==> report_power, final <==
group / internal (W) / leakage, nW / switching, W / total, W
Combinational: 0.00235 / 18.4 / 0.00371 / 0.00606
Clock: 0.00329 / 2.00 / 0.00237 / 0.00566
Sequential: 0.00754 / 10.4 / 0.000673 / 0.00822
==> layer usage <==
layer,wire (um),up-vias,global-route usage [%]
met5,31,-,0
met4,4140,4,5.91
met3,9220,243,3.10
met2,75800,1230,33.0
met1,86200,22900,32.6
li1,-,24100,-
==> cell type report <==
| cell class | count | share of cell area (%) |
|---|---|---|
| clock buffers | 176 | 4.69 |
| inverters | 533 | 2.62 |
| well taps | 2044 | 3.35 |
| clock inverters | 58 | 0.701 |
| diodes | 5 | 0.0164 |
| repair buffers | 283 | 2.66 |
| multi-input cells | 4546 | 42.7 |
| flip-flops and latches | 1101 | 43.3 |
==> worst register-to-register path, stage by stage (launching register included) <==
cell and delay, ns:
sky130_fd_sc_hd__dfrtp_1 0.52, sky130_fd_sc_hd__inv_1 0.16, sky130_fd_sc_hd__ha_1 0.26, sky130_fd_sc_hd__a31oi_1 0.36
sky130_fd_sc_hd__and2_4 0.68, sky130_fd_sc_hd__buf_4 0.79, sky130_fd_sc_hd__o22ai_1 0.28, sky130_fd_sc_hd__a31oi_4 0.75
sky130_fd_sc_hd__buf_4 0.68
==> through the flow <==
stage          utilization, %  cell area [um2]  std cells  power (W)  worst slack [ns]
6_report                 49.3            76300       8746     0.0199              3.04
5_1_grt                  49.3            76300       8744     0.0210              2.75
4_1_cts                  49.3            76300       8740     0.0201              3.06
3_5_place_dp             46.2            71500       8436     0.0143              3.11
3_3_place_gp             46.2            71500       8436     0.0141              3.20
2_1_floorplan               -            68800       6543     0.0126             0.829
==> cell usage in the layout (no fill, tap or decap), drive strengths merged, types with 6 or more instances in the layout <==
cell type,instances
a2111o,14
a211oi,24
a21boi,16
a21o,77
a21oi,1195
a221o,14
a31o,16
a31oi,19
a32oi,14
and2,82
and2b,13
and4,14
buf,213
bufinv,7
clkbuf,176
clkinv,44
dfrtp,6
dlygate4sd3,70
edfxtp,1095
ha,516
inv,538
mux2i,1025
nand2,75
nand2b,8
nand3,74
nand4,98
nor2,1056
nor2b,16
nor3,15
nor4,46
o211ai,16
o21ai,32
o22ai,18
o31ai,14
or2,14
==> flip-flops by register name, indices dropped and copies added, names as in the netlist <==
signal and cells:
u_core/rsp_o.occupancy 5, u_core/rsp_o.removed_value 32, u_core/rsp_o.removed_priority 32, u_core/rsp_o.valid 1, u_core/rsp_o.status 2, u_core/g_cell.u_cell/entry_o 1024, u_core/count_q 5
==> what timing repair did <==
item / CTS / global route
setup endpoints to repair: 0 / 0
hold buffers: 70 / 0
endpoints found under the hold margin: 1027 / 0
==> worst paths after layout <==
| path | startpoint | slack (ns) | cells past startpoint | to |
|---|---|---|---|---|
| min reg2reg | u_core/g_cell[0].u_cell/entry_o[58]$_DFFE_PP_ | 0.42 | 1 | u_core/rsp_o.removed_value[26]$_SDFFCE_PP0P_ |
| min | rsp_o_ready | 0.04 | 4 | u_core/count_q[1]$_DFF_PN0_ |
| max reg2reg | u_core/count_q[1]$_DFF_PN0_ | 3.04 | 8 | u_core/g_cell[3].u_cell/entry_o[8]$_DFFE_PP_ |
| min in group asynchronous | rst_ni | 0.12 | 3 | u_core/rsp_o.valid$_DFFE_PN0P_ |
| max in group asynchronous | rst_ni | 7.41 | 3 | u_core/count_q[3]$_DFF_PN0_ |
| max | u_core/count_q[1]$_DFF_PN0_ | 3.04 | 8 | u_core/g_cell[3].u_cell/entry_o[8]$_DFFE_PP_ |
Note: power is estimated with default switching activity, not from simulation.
**src/design/crc32bs_pkg.sv**
```systemverilog
// ----------------------------------------------------------------------------
// CRC-32 byte stream package
// Polynomial, init and output XOR constants shared by the CRC byte stream unit.
// ----------------------------------------------------------------------------
package crc32bs_pkg;

  localparam int unsigned CRC_W  = 32;
  localparam int unsigned BYTE_W = 8;

  localparam logic [CRC_W-1:0] CRC_POLY   = 32'hEDB8_8320;
  localparam logic [CRC_W-1:0] CRC_INIT   = 32'h0000_0000;
  localparam logic [CRC_W-1:0] CRC_XOROUT = 32'hFFFF_FFFF;

  typedef logic [CRC_W-1:0]  crc_t;
  typedef logic [BYTE_W-1:0] byte_t;

endpackage

```
**src/design/crc32bs_fold.sv**
```systemverilog
// ----------------------------------------------------------------------------
// CRC-32 byte fold
// Folds one byte, LSB first, into a reflected CRC-32 remainder.
// ----------------------------------------------------------------------------
module crc32bs_fold (
  input  crc32bs_pkg::crc_t  rem_in,
  input  crc32bs_pkg::byte_t data_in,
  output crc32bs_pkg::crc_t  rem_out
);

  always_comb begin
    crc32bs_pkg::crc_t r;
    r = rem_in ^ {{(crc32bs_pkg::CRC_W - crc32bs_pkg::BYTE_W){1'b0}}, data_in};
    for (int k = 0; k < crc32bs_pkg::BYTE_W; k++) begin
      if (r[0]) begin
        r = (r >> 1) ^ crc32bs_pkg::CRC_POLY;
      end else begin
        r = r >> 1;
      end
    end
    rem_out = r;
  end

endmodule

```
**src/design/crc32_byte_stream_unit.sv**
```systemverilog
// ----------------------------------------------------------------------------
// CRC-32 byte stream unit
// Reflected CRC-32 (init zero, output XOR all ones), one byte per item.
// Input reg, then result reg; the byte fold is a shallow XOR network.
// Throughput: one item per cycle while no result item waits on the output.
// Results appear only for last-byte or empty-message items.
// Reset (rst_n low, synchronous): remainder cleared, both stages empty.
// ----------------------------------------------------------------------------
module crc32_byte_stream_unit (
  input  logic                     clk,
  input  logic                     rst_n,
  input  logic                     in_valid,
  output logic                     in_ready,
  input  crc32bs_pkg::byte_t       in_data_byte,
  input  logic                     in_last_byte,
  input  logic                     in_empty_message,
  output logic                     out_valid,
  input  logic                     out_ready,
  output crc32bs_pkg::crc_t        out_crc_value
);

  // input stage
  logic               s1_valid_r;
  crc32bs_pkg::byte_t s1_data_r;
  logic               s1_last_r;
  logic               s1_empty_r;

  // state and result stage
  crc32bs_pkg::crc_t  rem_r;
  crc32bs_pkg::crc_t  rem_nxt;
  crc32bs_pkg::crc_t  fold_rem;
  logic               out_valid_r;
  crc32bs_pkg::crc_t  out_crc_r;
  crc32bs_pkg::crc_t  out_crc_nxt;

  logic s1_has_result;
  logic out_can_load;
  logic s1_adv;

  crc32bs_fold u_fold (
    .rem_in  (rem_r),
    .data_in (s1_data_r),
    .rem_out (fold_rem)
  );

  assign s1_has_result = s1_last_r | s1_empty_r;
  assign out_can_load  = ~out_valid_r | out_ready;
  // items that produce no result never wait on the output side
  assign s1_adv        = s1_valid_r & (~s1_has_result | out_can_load);
  assign in_ready      = ~s1_valid_r | s1_adv;

  always_comb begin
    if (s1_empty_r) begin
      rem_nxt     = crc32bs_pkg::CRC_INIT;
      out_crc_nxt = crc32bs_pkg::CRC_XOROUT;
    end else if (s1_last_r) begin
      rem_nxt     = crc32bs_pkg::CRC_INIT;
      out_crc_nxt = fold_rem ^ crc32bs_pkg::CRC_XOROUT;
    end else begin
      rem_nxt     = fold_rem;
      out_crc_nxt = fold_rem ^ crc32bs_pkg::CRC_XOROUT;
    end
  end

  always_ff @(posedge clk) begin
    if (!rst_n) begin
      s1_valid_r  <= 1'b0;
      rem_r       <= crc32bs_pkg::CRC_INIT;
      out_valid_r <= 1'b0;
    end else begin
      if (in_ready) begin
        s1_valid_r <= in_valid;
      end
      if (s1_adv) begin
        rem_r <= rem_nxt;
      end
      if (out_can_load) begin
        out_valid_r <= s1_adv & s1_has_result;
      end
    end
  end

  always_ff @(posedge clk) begin
    if (in_ready && in_valid) begin
      s1_data_r  <= in_data_byte;
      s1_last_r  <= in_last_byte;
      s1_empty_r <= in_empty_message;
    end
    if (s1_adv && s1_has_result) begin
      out_crc_r <= out_crc_nxt;
    end
  end

  assign out_valid     = out_valid_r;
  assign out_crc_value = out_crc_r;

  // a message end always clears the remainder
  a_clear_on_end: assert property (@(posedge clk) disable iff (!rst_n)
    (s1_adv && s1_has_result) |=> (rem_r == crc32bs_pkg::CRC_INIT))
    else $error("remainder not cleared after message end");

  // a middle byte is folded into the remainder
  a_fold_mid: assert property (@(posedge clk) disable iff (!rst_n)
    (s1_adv && !s1_has_result) |=> (rem_r == $past(fold_rem)))
    else $error("remainder not updated by middle byte");

  // a result-bearing item always lands in the result register
  a_result_load: assert property (@(posedge clk) disable iff (!rst_n)
    (s1_adv && s1_has_result) |=> (out_valid_r && out_crc_r == $past(out_crc_nxt)))
    else $error("result item lost");

  // an empty message always reports all ones
  a_empty_ones: assert property (@(posedge clk) disable iff (!rst_n)
    (s1_adv && s1_empty_r) |=> (out_crc_r == crc32bs_pkg::CRC_XOROUT))
    else $error("empty message result wrong");

endmodule

```
**config.mk**
```make
export PLATFORM = sky130hd
export DESIGN_NAME = crc32_byte_stream_unit
export DESIGN_NICKNAME = d
export VERILOG_FILES = /design/src/design/crc32bs_pkg.sv /design/src/design/crc32bs_fold.sv /design/src/design/crc32_byte_stream_unit.sv
export SDC_FILE = /design/constraint.sdc
export NUM_CORES = 1
export LEC_CHECK = 0
export BUFFER_PORTS_ARGS = -buffer_cell sky130_fd_sc_hd__buf_2
export CAP_MARGIN = 20
export CORE_MARGIN = 1
export CORE_UTILIZATION = 56
export DETAILED_ROUTE_END_ITERATION = 7
export PLACE_DENSITY = 0.82
export SYNTH_ARGS = -nofsm -noshare
export SYNTH_HDL_FRONTEND = slang
export SYNTH_SLANG_ARGS = --single-unit
```
**constraint.sdc**
```tcl
create_clock -name clk -period 3.9 [get_ports clk]
set_input_delay 0.195 -clock clk [delete_from_list [all_inputs] [get_ports clk]]
set_output_delay 0.195 -clock clk [all_outputs]
set_load 0.02 [all_outputs]
```
==> out/metrics.cfg, run 1 <==
[placement]
hpwl_um = 4320
gp_congestion = 0.797
dpl_cell_area_sq_um = 3790
io_buffers = 47
pre_cts_ws_ps = 1450

[clock_tree]
postCtsHoldBufs = 0
postCtsSetupRepairBufs = 0
cts.sinks = 76
cts-resized-gates = 0
cts.htree.levels = 3
clk_latency_ps = 350
ctsRootBufferMaster = clkbuf_8
cts.reportedPaths.clkPinSlew_ps = 70
cts_made_buffers = 9
cts_tree = yes
cts_max_path_buffers = 2

[power_and_ir_drop]
power.leakage_nw = 1.37
total_power_mw = 2.01
ir_drop_mv = 0.263
p_per_area_nw_per_um2 = 503

[die]
die_h_um = 80.9
coreArea_sq_um = 5960
rows = 28
die_w_um = 80.9
start_util_pct = 58.6
die_area_sq_um = 6550
num_io_pins = 48

[critical_path]
r2r-start = s1_empty_r$_DFFE_PP_
r2r_cells = 4
ff2ff_setup_slack_ps = 1400
required_ps = 4180
reg2reg_to = rem_r[0]$_SDFFE_PN0P_
cp-start-kind = flip-flop
cp_max_fo = 34
startpoint = s1_empty_r$_DFFE_PP_
arrival_ps = 2780
path_class = reg2reg
crit_path_end_kind = flip-flop
crit_end = rem_r[0]$_SDFFE_PN0P_

[routing]
vias_per_cell = 5.28
wl_um = 6440
wl_per_cell_um = 16.1
ant_nets = 0
drtIter0Drc = 118
drt-pass1-iter-count = 4
drc = 0
vias = 2108

[sta]
finalCriticalPeriod_ps = 2500
period_share_pct = 64.1
skew_ps = 7.17
maxSlewHeadroom_pct = 23.9
hold_slack_ps = 16.7
finalSetupTns_ps = 0
maxSlewViolCount = 0
tightest_slew_ps = 1140
setup_viol = 0
rsz0062_at_grt = false
finalHoldViolCount = 0
worst_slack_ps = 1400
fmax_mhz = 400

[logic_synthesis]
yosysTopAreaCell = edfxtp_1
synth_area_leaders = edfxtp_1 (36%), dfxtp_1 (20%), xnor2_1 (12%), a22oi_1 (5.8%), nand2b_1 (5.0%)
synth_top_area_share_pct = 36.2
syn_area_sq_um = 3490
synth_seq_cells = 76
yosys.area_share.simple_pct = 13.0
yosysSeqAreaShare_pct = 55.7
yosysUniqueCellTypes = 25
synth_nets = 286
synth_area_per_cell_sq_um = 12.8
synthAdderAreaFrac_pct = 0
synth_xor_area_share_pct = 22.7
synth_compound_gate_area_share_pct = 7.25
synth_top_family_by_area = XOR/XNOR gates
syn_inst = 272
yosys_warnings = 0
synthMuxAreaShare_pct = 0

[grt]
grt_pass1_vias = 2082
grt.overflow.total = 0
grt_first_pass_wirelength_um = 10200
grt_use_total_pct = 22.0
grt_max_degree = 36
antenna_found_initial = 0

[cells_and_area]
area_delta_synth_final_pct = 14.6
drive_gt1_share_pct = 24.7
fin_nets = 334
final_common_cell = xnor2_1
fin_area_sq_um = 4000
layout_common_cells = xnor2_1 (49), buf_2 (47), edfxtp_1 (42)
antenna_cells = 0

[outcome]
outcome = completed

[run]
cap_viol_max_count = 0

[hold_path]
min_path_type = in2reg
### config.mk
export PLATFORM = sky130hd
export DESIGN_NAME = qph_ctrl
export DESIGN_NICKNAME = d
export VERILOG_FILES = /design/src/rtl/core/qph_pkg.sv /design/src/rtl/core/qph_ctrl.sv
export SDC_FILE = /design/constraint.sdc
export NUM_CORES = 1
export LEC_CHECK = 0
export BUFFER_PORTS_ARGS = -buffer_cell sky130_fd_sc_hd__buf_4
export CORE_AREA = 2 2 39 41
export CTS_BUF_LIST = sky130_fd_sc_hd__clkbuf_4
export CTS_CLUSTER_SIZE = 20
export DETAILED_ROUTE_END_ITERATION = 8
export DIE_AREA = 0 0 41 43
export PLACE_DENSITY = 0.71
export SETUP_SLACK_MARGIN = 0.1
export SLEW_MARGIN = 20
export SYNTH_ARGS = -nofsm -noshare
export SYNTH_HDL_FRONTEND = slang
export SYNTH_SLANG_ARGS = --single-unit
### constraint.sdc
create_clock -name aclk -period 1.9 [get_ports aclk]
set_clock_uncertainty 0.2 [all_clocks]
set_input_delay 0.38 -clock aclk [delete_from_list [all_inputs] [get_ports aclk]]
set_output_delay 0.38 -clock aclk [all_outputs]
set_load 0.1 [all_outputs]
### src/rtl/core/qph_pkg.sv
package qph_pkg;

    // Width of the externally computed key hash.
    localparam int HASH_BITS  = 32;
    // Counter wide enough to walk every hash bit in the serial reducer.
    localparam int HASH_CNT_W = $clog2(HASH_BITS + 1);

    // Operation carried in tuser on the input side.
    typedef enum logic [1:0] {
        OP_GET    = 2'd0,
        OP_PUT    = 2'd1,
        OP_REMOVE = 2'd2,
        OP_CLEAR  = 2'd3
    } op_t;

    // Result status codes.
    typedef enum logic [1:0] {
        STAT_DONE      = 2'd0,
        STAT_NOT_FOUND = 2'd1,
        STAT_FULL      = 2'd2
    } status_t;

    // Per-slot occupancy kept in the table memory.
    typedef enum logic [1:0] {
        SLOT_EMPTY = 2'd0,
        SLOT_LIVE  = 2'd1,
        SLOT_TOMB  = 2'd2
    } slot_state_t;

    // Controller states.
    typedef enum logic [2:0] {
        FSM_INIT,
        FSM_IDLE,
        FSM_HASH,
        FSM_READ,
        FSM_EVAL,
        FSM_CLEAR,
        FSM_RESP
    } fsm_state_t;

    // Outcome of examining one probed slot.
    typedef enum logic [2:0] {
        EV_NEXT,
        EV_INSERT,
        EV_REPLACE,
        EV_FOUND,
        EV_REMOVE,
        EV_MISS
    } eval_t;

    // Commands from the controller to the datapath.
    typedef struct packed {
        logic    load;
        logic    hash_step;
        logic    cnt_clear;
        logic    sweep;
        logic    rd;
        logic    advance;
        logic    commit;
        logic    res_set;
        status_t res_status;
        logic    res_hit;
        logic    res_take_old;
        logic    emit;
    } qph_cmd_t;

    // Status from the datapath to the controller.
    typedef struct packed {
        logic  hash_done;
        logic  is_clear;
        logic  early_miss;
        logic  early_full;
        eval_t eval;
        logic  last_probe;
        logic  sweep_last;
        logic  out_free;
    } qph_stat_t;

endpackage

#### [WORK TO BE COMPLETED]
Look through the entries for lines containing the word "flops" and return each one.

#### [RESPONSE AREA]
| flip-flops and latches | 1101 | 43.3 |
==> flip-flops by register name, indices dropped and copies added, names as in the netlist <==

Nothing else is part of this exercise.